Carlos Alcaraz, por su parte, nos deleita con momentos de júbilo sutilmente distintos, aunque casi de la misma categoría. Ni religiosos ni solemnes; los Momentos Alcaraz son más bien el equivalente profano, decadente, mediterráneo. Roger sería una iluminación mística, encontrarse un oasis en un desierto, mientras que Carlos se parece más al despendole de la fiesta inicial de la Gran Belleza. Alcaraz muestra sus cartas, sus músculos, el esfuerzo necesario; mece a su rival de un lado a otro y, al final, cuando los timbales redoblan, el teatro aguanta la respiración y los violines rompen sus cuerdas, libera una sutil caricia con su gigantesca mano derecha, una dejada que vuela lo suficientemente despacio como para que te dé tiempo a pensar: o es un genio o es un loco. Todo depende de si la bola franquea la red (o si se va muy larga). Si se descorcha la botella - a veces coronada por un globo bóveda -, ese momento se imprime en tu cerebro como una foto polaroid. Véase Wimbledon 2023.
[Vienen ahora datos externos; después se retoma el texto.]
**src/rtl/msi_pkg.sv**
```systemverilog
package msi_pkg;

  typedef enum logic [1:0] {
    LS_INV = 2'd0,
    LS_SHR = 2'd1,
    LS_EXC = 2'd2
  } line_st_t;

  typedef enum logic [1:0] {
    BC_IDLE   = 2'b00,
    BC_RDMISS = 2'b01,
    BC_WRMISS = 2'b10,
    BC_WBACK  = 2'b11
  } bus_cmd_t;

  // state a valid line moves to after a matching foreign miss
  function automatic line_st_t snoop_next(line_st_t cur, bus_cmd_t cmd);
    if (cmd == BC_WRMISS) return LS_INV;
    if (cmd == BC_RDMISS && cur == LS_EXC) return LS_SHR;
    return cur;
  endfunction

  // processor access satisfied locally without the bus
  function automatic logic cpu_hits(line_st_t cur, logic tag_eq, logic we);
    if (!tag_eq) return 1'b0;
    return we ? (cur == LS_EXC) : (cur != LS_INV);
  endfunction

endpackage

```
**src/rtl/msi_line_store.sv**
```systemverilog
module msi_line_store
  import msi_pkg::*;
#(
  parameter int IDX_W = 3,
  parameter int TAG_W = 9
) (
  input  logic             clk,
  input  logic             rst_n,
  input  logic [IDX_W-1:0] ra_idx,
  output logic [TAG_W-1:0] ra_tag,
  output line_st_t         ra_st,
  input  logic [IDX_W-1:0] rb_idx,
  output logic [TAG_W-1:0] rb_tag,
  output line_st_t         rb_st,
  input  logic             w_en,
  input  logic [IDX_W-1:0] w_idx,
  input  logic             w_tag_en,
  input  logic [TAG_W-1:0] w_tag,
  input  line_st_t         w_st
);
  localparam int LINES = 1 << IDX_W;

  logic [TAG_W-1:0] tag_q [LINES];
  line_st_t         st_q  [LINES];

  for (genvar g = 0; g < LINES; g++) begin : g_line
    always_ff @(posedge clk) begin
      if (!rst_n) begin
        st_q[g]  <= LS_INV;
        tag_q[g] <= '0;
      end else if (w_en && w_idx == IDX_W'(g)) begin
        st_q[g] <= w_st;
        if (w_tag_en) tag_q[g] <= w_tag;
      end
    end
  end

  assign ra_tag = tag_q[ra_idx];
  assign ra_st  = st_q[ra_idx];
  assign rb_tag = tag_q[rb_idx];
  assign rb_st  = st_q[rb_idx];
endmodule

```
**src/rtl/msi_snoop_unit.sv**
```systemverilog
module msi_snoop_unit
  import msi_pkg::*;
#(
  parameter int ADDR_W = 12,
  parameter int IDX_W  = 3,
  parameter int ID_W   = 2,
  parameter int MY_ID  = 1
) (
  input  logic [1:0]        snp_cmd,
  input  logic [ADDR_W-1:0] snp_addr,
  input  logic [ID_W-1:0]   snp_src,
  output logic [IDX_W-1:0]  snp_idx,
  input  logic [ADDR_W-IDX_W-1:0] line_tag,
  input  line_st_t          line_st,
  output logic              snp_hit,
  output logic              snp_flush,
  output line_st_t          snp_next
);
  localparam int TAG_W = ADDR_W - IDX_W;
  localparam logic [ID_W-1:0] OWN = ID_W'(MY_ID);

  bus_cmd_t         cmd;
  logic [TAG_W-1:0] snp_tag;
  logic             is_miss;
  logic             foreign;

  assign cmd     = bus_cmd_t'(snp_cmd);
  assign snp_idx = snp_addr[IDX_W-1:0];
  assign snp_tag = snp_addr[ADDR_W-1:IDX_W];
  assign is_miss = (cmd == BC_RDMISS) || (cmd == BC_WRMISS);
  assign foreign = (snp_src != OWN);

  assign snp_hit   = is_miss && foreign && (line_st != LS_INV) && (line_tag == snp_tag);
  assign snp_flush = snp_hit && (line_st == LS_EXC);
  assign snp_next  = snoop_next(line_st, cmd);
endmodule

```
**src/rtl/msi_line_ctrl.sv**
```systemverilog
module msi_line_ctrl
  import msi_pkg::*;
#(
  parameter int ADDR_W = 12,
  parameter int IDX_W  = 3,
  parameter int ID_W   = 2,
  parameter int MY_ID  = 1
) (
  input  logic              clk,
  input  logic              rst_n,
  input  logic              cpu_req,
  input  logic              cpu_we,
  input  logic [ADDR_W-1:0] cpu_addr,
  output logic              cpu_done,
  output logic              cpu_hit,
  output logic              bus_req,
  input  logic              bus_gnt,
  output logic [1:0]        bus_cmd_o,
  output logic [ADDR_W-1:0] bus_addr_o,
  output logic [ID_W-1:0]   bus_src_o,
  output logic              mem_abort,
  input  logic [1:0]        snp_cmd,
  input  logic [ADDR_W-1:0] snp_addr,
  input  logic [ID_W-1:0]   snp_src
);
  localparam int TAG_W = ADDR_W - IDX_W;

  typedef enum logic {F_IDLE, F_WAIT} fsm_t;

  fsm_t              fsm_q;
  logic              op_we_q;
  logic [ADDR_W-1:0] op_addr_q;
  logic              done_q, hit_q, abort_q;
  bus_cmd_t          cmd_q;
  logic [ADDR_W-1:0] baddr_q;

  // lookup port A follows the processor, port B follows the snooped address
  logic [ADDR_W-1:0] cur_addr;
  logic              cur_we;
  logic [TAG_W-1:0]  ra_tag, rb_tag;
  line_st_t          ra_st, rb_st;
  logic [IDX_W-1:0]  snp_idx;
  logic              snp_hit, snp_flush;
  line_st_t          snp_next;

  // named events used by the assertions
  logic tag_eq, hit_now, accept, grant_use, victim_dirty, req_restart;

  logic             w_en, w_tag_en;
  logic [IDX_W-1:0] w_idx;
  line_st_t         w_st;

  assign cur_addr = (fsm_q == F_WAIT) ? op_addr_q : cpu_addr;
  assign cur_we   = (fsm_q == F_WAIT) ? op_we_q   : cpu_we;

  msi_line_store #(.IDX_W(IDX_W), .TAG_W(TAG_W)) u_store (
    .clk(clk), .rst_n(rst_n),
    .ra_idx(cur_addr[IDX_W-1:0]), .ra_tag(ra_tag), .ra_st(ra_st),
    .rb_idx(snp_idx), .rb_tag(rb_tag), .rb_st(rb_st),
    .w_en(w_en), .w_idx(w_idx), .w_tag_en(w_tag_en),
    .w_tag(cur_addr[ADDR_W-1:IDX_W]), .w_st(w_st)
  );

  msi_snoop_unit #(.ADDR_W(ADDR_W), .IDX_W(IDX_W), .ID_W(ID_W), .MY_ID(MY_ID)) u_snoop (
    .snp_cmd(snp_cmd), .snp_addr(snp_addr), .snp_src(snp_src),
    .snp_idx(snp_idx), .line_tag(rb_tag), .line_st(rb_st),
    .snp_hit(snp_hit), .snp_flush(snp_flush), .snp_next(snp_next)
  );

  assign tag_eq       = (ra_tag == cur_addr[ADDR_W-1:IDX_W]);
  assign hit_now      = cpu_hits(ra_st, tag_eq, cur_we);
  assign accept       = (fsm_q == F_IDLE) && cpu_req && !done_q && !snp_hit;
  assign grant_use    = (fsm_q == F_WAIT) && bus_gnt && !snp_hit;
  assign victim_dirty = (ra_st == LS_EXC) && !tag_eq;
  assign req_restart  = (fsm_q == F_WAIT) && snp_hit &&
                        (snp_idx == op_addr_q[IDX_W-1:0]);

  // single write port: a snoop hit and a granted miss never share a cycle
  always_comb begin
    w_en     = 1'b0;
    w_tag_en = 1'b0;
    w_idx    = cur_addr[IDX_W-1:0];
    w_st     = LS_INV;
    if (snp_hit) begin
      w_en  = 1'b1;
      w_idx = snp_idx;
      w_st  = snp_next;
    end else if (grant_use && victim_dirty) begin
      w_en = 1'b1;
      w_st = LS_INV;
    end else if (grant_use) begin
      w_en     = 1'b1;
      w_tag_en = 1'b1;
      w_st     = op_we_q ? LS_EXC : LS_SHR;
    end
  end

  always_ff @(posedge clk) begin
    if (!rst_n) begin
      fsm_q     <= F_IDLE;
      op_we_q   <= 1'b0;
      op_addr_q <= '0;
      done_q    <= 1'b0;
      hit_q     <= 1'b0;
      abort_q   <= 1'b0;
      cmd_q     <= BC_IDLE;
      baddr_q   <= '0;
    end else begin
      done_q  <= 1'b0;
      hit_q   <= 1'b0;
      abort_q <= 1'b0;
      cmd_q   <= BC_IDLE;
      if (snp_flush) begin
        cmd_q   <= BC_WBACK;
        baddr_q <= snp_addr;
        abort_q <= 1'b1;
      end
      case (fsm_q)
        F_IDLE: if (accept) begin
          if (hit_now) begin
            done_q <= 1'b1;
            hit_q  <= 1'b1;
          end else begin
            fsm_q     <= F_WAIT;
            op_we_q   <= cpu_we;
            op_addr_q <= cpu_addr;
          end
        end
        F_WAIT: if (grant_use) begin
          if (victim_dirty) begin
            cmd_q   <= BC_WBACK;
            baddr_q <= {ra_tag, op_addr_q[IDX_W-1:0]};
          end else begin
            cmd_q   <= op_we_q ? BC_WRMISS : BC_RDMISS;
            baddr_q <= op_addr_q;
            fsm_q   <= F_IDLE;
            done_q  <= 1'b1;
          end
        end
        default: fsm_q <= F_IDLE;
      endcase
    end
  end

  assign cpu_done   = done_q;
  assign cpu_hit    = hit_q;
  assign bus_req    = (fsm_q == F_WAIT);
  assign bus_cmd_o  = cmd_q;
  assign bus_addr_o = baddr_q;
  assign bus_src_o  = ID_W'(MY_ID);
  assign mem_abort  = abort_q;

  // a hit completes with nothing on the bus
  a_r4_hit_quiet_bus: assert property (@(posedge clk) disable iff (!rst_n)
    (cpu_done && cpu_hit) |-> (bus_cmd_o == BC_IDLE));

  // a serviced miss completes together with its miss command
  a_r11_miss_with_cmd: assert property (@(posedge clk) disable iff (!rst_n)
    (cpu_done && !cpu_hit) |-> (bus_cmd_o == BC_RDMISS || bus_cmd_o == BC_WRMISS));

  // an abort always travels with a write-back of the block
  a_r6_abort_is_wback: assert property (@(posedge clk) disable iff (!rst_n)
    mem_abort |-> (bus_cmd_o == BC_WBACK));

  // own-ID commands never provoke a flush
  a_r9_own_id_ignored: assert property (@(posedge clk) disable iff (!rst_n)
    (snp_src == ID_W'(MY_ID)) |=> !mem_abort);

  // a snoop hit stalls the processor port for that cycle
  a_r10_snoop_stalls: assert property (@(posedge clk) disable iff (!rst_n)
    snp_hit |=> !cpu_done);

  // a restarted request issues no miss in the cycle of the snoop
  a_r8_restart_no_miss: assert property (@(posedge clk) disable iff (!rst_n)
    req_restart |=> (bus_cmd_o != BC_RDMISS && bus_cmd_o != BC_WRMISS));

  // bus request drops only when the miss goes out
  a_r11_req_drop: assert property (@(posedge clk) disable iff (!rst_n)
    $fell(bus_req) |-> (cpu_done && !cpu_hit));
endmodule

```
Hoy, 24 de enero del 2024, la bola cayó en el lado malo. Tras un principio de partido horrible de Carlos, superado por un imperial Zverev -al que solo le faltaba el casco pincho-, vimos a un murciano desahuciado. Alguien que no quería estar en esa fiesta. En ese momento, al saber que se iba a ir a casa, acercose Alcaraz a decir adiós a la gente, pero fue liado para echar unos chupitos y unos bailes: rotura agónica y un tie break colosal en el que tiró 3 o 4 passings para el recuerdo. Sonreía a la grada con ese gesto genuino y transparente del que se divierte y es imposible odiar, el mismo que comparten todos los jugones, Ronaldinho o Kobe Bryant.
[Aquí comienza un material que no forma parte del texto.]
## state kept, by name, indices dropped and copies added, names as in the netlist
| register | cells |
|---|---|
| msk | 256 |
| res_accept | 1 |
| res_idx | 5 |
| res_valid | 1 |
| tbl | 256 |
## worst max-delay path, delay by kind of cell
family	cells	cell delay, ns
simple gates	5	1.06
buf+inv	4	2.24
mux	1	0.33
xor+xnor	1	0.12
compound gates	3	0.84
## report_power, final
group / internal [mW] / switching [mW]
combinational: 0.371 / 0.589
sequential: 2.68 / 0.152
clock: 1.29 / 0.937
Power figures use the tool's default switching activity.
Una vez leí en algún sitio una cita quizá apócrifa de Nietzsche; “Madurez del hombre adulto: significa haber reencontrado la seriedad que de niño tenía al jugar".
En el cuarto set, lleno de alternativas, Zverev sin bajar la marcha, Carlos se encontró en otro cruce de caminos. 4-3 arriba, 40 iguales, punto homérico para bola de break, pista libre para hacer lo que quisiera. Y va y tira una dejada larga, mala, horrible, que lo acaba por derrotar. Qué otra cosa podía hacer sino morir jugando.
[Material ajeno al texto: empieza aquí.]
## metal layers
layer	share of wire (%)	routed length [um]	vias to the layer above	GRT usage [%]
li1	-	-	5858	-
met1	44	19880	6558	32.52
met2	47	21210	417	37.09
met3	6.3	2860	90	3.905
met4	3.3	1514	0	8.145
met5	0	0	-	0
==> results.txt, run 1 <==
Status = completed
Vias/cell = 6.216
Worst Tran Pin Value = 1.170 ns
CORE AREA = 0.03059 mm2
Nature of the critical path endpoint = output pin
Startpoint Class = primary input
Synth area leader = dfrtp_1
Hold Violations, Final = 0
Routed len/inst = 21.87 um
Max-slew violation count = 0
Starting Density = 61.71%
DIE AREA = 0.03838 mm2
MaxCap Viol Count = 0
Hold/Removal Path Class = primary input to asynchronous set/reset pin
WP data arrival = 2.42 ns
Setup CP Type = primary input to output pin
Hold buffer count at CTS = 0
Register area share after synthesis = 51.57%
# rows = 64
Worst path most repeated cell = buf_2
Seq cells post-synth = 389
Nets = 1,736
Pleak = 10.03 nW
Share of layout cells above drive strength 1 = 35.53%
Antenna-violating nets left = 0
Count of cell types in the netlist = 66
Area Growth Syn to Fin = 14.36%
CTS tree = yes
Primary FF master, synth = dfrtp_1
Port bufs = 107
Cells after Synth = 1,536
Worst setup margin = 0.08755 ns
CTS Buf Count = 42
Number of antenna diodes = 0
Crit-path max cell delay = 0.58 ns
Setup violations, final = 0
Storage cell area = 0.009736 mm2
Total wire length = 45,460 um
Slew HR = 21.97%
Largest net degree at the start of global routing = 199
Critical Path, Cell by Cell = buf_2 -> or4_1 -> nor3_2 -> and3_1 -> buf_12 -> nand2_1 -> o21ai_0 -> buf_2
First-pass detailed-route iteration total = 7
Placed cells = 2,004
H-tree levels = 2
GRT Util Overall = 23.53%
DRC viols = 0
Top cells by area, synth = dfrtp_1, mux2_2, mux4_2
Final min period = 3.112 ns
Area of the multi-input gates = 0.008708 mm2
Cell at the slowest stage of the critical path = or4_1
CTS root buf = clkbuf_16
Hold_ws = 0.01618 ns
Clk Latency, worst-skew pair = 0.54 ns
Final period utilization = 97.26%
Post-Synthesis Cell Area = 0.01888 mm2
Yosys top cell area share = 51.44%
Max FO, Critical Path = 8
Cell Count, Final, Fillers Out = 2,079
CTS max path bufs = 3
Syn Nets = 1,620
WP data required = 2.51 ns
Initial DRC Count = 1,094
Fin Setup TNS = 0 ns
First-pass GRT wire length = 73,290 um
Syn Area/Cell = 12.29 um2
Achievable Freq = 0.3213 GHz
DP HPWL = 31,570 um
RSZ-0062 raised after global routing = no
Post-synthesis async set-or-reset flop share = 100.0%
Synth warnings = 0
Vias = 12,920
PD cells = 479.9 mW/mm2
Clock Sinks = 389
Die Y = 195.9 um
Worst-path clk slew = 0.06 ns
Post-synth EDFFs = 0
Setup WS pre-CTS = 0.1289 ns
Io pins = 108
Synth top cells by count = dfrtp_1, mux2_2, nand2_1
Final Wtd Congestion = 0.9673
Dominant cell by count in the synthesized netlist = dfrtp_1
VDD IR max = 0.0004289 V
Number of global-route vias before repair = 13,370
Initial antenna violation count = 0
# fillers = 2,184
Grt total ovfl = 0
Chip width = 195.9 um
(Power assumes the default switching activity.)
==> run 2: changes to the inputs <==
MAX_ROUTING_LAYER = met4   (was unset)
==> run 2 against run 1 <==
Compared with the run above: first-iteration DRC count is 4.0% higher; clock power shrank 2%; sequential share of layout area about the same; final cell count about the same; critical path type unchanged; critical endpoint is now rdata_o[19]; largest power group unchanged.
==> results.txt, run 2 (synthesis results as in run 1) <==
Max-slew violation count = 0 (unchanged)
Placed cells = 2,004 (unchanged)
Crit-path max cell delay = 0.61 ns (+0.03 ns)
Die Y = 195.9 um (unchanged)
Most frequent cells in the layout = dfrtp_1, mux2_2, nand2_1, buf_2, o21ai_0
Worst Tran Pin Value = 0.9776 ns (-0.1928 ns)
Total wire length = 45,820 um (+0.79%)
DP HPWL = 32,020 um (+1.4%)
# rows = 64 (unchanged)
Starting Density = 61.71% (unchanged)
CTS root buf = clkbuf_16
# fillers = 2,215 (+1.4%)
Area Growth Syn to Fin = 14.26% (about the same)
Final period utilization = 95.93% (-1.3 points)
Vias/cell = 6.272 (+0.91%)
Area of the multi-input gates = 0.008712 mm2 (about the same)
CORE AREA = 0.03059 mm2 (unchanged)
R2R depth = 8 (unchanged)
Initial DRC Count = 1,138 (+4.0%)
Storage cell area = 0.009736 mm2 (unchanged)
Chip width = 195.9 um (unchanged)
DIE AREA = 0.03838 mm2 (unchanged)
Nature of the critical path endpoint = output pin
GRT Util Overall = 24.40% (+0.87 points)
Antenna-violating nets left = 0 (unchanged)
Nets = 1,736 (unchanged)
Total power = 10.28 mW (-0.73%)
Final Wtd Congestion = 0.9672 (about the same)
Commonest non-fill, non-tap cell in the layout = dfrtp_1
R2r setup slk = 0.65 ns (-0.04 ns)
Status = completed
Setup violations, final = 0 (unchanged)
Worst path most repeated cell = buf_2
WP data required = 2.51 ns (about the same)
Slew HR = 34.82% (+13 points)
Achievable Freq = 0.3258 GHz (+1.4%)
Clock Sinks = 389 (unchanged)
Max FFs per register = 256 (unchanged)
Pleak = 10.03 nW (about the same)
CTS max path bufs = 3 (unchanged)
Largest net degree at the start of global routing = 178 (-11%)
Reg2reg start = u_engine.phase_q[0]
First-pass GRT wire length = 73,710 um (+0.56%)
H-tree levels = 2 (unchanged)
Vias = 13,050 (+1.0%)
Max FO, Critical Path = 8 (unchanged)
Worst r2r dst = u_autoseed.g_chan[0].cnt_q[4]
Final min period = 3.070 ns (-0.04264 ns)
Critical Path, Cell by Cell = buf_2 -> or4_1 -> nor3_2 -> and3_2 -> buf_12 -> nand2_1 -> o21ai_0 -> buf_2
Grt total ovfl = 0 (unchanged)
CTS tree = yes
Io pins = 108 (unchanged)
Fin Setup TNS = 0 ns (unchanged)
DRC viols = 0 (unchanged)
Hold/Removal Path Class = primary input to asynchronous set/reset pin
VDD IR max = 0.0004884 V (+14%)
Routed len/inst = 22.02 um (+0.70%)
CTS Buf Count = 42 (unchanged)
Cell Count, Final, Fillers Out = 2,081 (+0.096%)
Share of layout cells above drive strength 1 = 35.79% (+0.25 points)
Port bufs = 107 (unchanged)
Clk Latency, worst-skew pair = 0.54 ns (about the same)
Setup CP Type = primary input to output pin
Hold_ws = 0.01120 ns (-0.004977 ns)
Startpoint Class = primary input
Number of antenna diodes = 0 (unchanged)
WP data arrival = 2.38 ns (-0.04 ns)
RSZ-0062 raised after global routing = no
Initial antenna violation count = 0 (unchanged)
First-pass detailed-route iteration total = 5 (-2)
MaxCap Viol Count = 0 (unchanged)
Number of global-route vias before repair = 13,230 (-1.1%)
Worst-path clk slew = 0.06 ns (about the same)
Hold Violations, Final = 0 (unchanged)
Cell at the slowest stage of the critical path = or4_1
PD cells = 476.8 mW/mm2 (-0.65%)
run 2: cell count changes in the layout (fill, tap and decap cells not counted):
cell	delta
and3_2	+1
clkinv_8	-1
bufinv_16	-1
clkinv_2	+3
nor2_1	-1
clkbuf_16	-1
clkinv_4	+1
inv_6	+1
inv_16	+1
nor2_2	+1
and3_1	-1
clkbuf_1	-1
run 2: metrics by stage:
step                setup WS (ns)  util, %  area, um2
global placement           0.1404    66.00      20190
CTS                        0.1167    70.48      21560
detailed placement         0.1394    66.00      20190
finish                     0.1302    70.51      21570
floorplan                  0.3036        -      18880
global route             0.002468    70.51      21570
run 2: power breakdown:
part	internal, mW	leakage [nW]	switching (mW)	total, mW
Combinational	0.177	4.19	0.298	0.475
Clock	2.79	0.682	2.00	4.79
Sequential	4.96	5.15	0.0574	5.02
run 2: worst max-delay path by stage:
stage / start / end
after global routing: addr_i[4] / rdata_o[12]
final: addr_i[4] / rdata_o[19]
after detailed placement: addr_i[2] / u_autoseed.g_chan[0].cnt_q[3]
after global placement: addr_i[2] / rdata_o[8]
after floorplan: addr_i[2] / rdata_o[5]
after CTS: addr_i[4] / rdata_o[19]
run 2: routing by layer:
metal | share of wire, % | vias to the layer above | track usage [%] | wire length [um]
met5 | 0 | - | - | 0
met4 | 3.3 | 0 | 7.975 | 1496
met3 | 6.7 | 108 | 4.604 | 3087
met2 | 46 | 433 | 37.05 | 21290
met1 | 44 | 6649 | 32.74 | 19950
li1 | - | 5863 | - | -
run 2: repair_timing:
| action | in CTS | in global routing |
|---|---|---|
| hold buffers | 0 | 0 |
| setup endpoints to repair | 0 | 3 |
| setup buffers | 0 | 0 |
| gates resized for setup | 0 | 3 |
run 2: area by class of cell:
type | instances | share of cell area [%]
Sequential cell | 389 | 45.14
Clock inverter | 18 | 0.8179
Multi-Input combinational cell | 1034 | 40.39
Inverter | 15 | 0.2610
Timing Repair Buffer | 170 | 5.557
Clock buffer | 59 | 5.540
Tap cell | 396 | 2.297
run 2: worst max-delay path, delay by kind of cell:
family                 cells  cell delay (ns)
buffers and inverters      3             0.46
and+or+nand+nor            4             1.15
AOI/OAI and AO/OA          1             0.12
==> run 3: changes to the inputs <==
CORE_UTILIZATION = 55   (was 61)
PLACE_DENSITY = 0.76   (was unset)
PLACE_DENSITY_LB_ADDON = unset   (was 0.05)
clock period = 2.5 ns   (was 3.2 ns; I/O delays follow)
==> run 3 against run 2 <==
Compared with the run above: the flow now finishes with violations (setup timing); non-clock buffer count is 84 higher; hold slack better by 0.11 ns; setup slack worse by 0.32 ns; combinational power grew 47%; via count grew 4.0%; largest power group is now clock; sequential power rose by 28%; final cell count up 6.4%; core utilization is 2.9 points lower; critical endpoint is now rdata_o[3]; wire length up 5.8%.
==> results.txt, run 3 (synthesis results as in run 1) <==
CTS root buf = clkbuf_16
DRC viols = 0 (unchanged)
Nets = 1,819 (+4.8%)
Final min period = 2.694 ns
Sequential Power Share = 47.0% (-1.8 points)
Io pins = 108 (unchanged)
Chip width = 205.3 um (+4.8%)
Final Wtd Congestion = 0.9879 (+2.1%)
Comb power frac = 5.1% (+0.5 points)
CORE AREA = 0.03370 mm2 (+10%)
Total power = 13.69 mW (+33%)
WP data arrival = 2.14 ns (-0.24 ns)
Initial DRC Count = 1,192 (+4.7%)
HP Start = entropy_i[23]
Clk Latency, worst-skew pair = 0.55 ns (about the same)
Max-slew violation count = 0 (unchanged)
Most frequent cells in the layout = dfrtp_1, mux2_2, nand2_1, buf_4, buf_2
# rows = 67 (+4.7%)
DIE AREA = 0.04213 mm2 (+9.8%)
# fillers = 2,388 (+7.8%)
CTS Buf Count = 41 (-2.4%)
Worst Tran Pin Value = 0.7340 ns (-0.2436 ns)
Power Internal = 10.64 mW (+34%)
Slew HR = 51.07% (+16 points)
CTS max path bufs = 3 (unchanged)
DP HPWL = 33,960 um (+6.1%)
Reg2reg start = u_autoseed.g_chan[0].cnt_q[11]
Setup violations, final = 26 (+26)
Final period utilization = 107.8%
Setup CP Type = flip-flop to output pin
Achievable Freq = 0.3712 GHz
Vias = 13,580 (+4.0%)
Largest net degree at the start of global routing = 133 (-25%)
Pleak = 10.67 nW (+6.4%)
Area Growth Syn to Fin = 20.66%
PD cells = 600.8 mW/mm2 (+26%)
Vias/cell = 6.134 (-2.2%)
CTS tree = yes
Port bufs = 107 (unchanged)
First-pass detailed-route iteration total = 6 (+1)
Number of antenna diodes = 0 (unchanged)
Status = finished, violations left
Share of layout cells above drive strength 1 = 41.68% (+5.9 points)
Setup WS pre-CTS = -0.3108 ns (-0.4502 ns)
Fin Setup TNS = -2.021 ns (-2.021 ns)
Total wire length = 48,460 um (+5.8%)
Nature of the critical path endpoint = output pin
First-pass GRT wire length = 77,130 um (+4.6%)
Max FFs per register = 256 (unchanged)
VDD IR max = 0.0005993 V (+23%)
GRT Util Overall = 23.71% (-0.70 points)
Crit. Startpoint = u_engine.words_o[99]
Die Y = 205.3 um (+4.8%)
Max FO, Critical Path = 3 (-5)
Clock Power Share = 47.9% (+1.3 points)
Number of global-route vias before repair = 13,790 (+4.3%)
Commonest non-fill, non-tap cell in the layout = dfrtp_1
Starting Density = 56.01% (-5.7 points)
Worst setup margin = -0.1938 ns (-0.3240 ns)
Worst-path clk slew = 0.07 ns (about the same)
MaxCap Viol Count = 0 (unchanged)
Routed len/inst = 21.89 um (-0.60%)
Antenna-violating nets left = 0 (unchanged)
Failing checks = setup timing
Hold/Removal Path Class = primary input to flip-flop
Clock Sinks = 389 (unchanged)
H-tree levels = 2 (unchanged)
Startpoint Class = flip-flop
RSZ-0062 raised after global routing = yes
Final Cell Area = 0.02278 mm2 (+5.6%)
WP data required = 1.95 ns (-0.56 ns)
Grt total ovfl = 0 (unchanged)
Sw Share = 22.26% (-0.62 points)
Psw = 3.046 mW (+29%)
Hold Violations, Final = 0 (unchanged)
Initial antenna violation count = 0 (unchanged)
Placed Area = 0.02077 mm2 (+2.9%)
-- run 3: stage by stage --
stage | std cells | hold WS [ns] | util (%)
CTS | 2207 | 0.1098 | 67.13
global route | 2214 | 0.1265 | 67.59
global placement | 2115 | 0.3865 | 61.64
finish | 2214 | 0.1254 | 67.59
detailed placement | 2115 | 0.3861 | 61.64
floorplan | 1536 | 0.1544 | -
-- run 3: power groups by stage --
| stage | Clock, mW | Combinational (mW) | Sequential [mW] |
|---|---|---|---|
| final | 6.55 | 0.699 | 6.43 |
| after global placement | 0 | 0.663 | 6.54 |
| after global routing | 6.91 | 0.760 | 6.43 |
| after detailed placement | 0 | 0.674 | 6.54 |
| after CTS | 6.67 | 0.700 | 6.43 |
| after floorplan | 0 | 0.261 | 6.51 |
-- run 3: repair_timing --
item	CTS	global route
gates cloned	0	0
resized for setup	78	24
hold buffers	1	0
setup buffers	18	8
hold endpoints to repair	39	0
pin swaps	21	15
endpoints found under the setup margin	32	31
En el artículo, DFW escribe este corolario: “Beauty is not the goal of competitive sports, but high-level sports are a prime venue for the expression of human beauty. The relation is roughly that of courage to war.” Estoy completamente de acuerdo pero es que, además de hacerlo precioso, Roger encontró la forma de ganar casi siempre. Ojalá Carlos encuentre su manual para cambiar de plan, para no jugar tanto a la ruleta murciana. Así, no tendremos que aguantar a la piara de envidiosos, buitres ibéricos y demás necios incapaces de valorar lo bello y lo cinético. Hay tiempo de sobra.
Decía Ángel al acabar el partido de hoy: “¡Lo que me jode es que quiero verlo más! ¡Más Carlos!”. Esta puede que sea la clave. Sufrir un poco, meter pelotas, mover papeles y mandar emails. Para, ya instalado en las rondas finales de los Grand Slams, poder producir más Momentos Alcaraz. Con unos pocos ya habrá valido la pena esta fiesta; una fiesta que es una pena que se esté perdiendo Foster Wallace.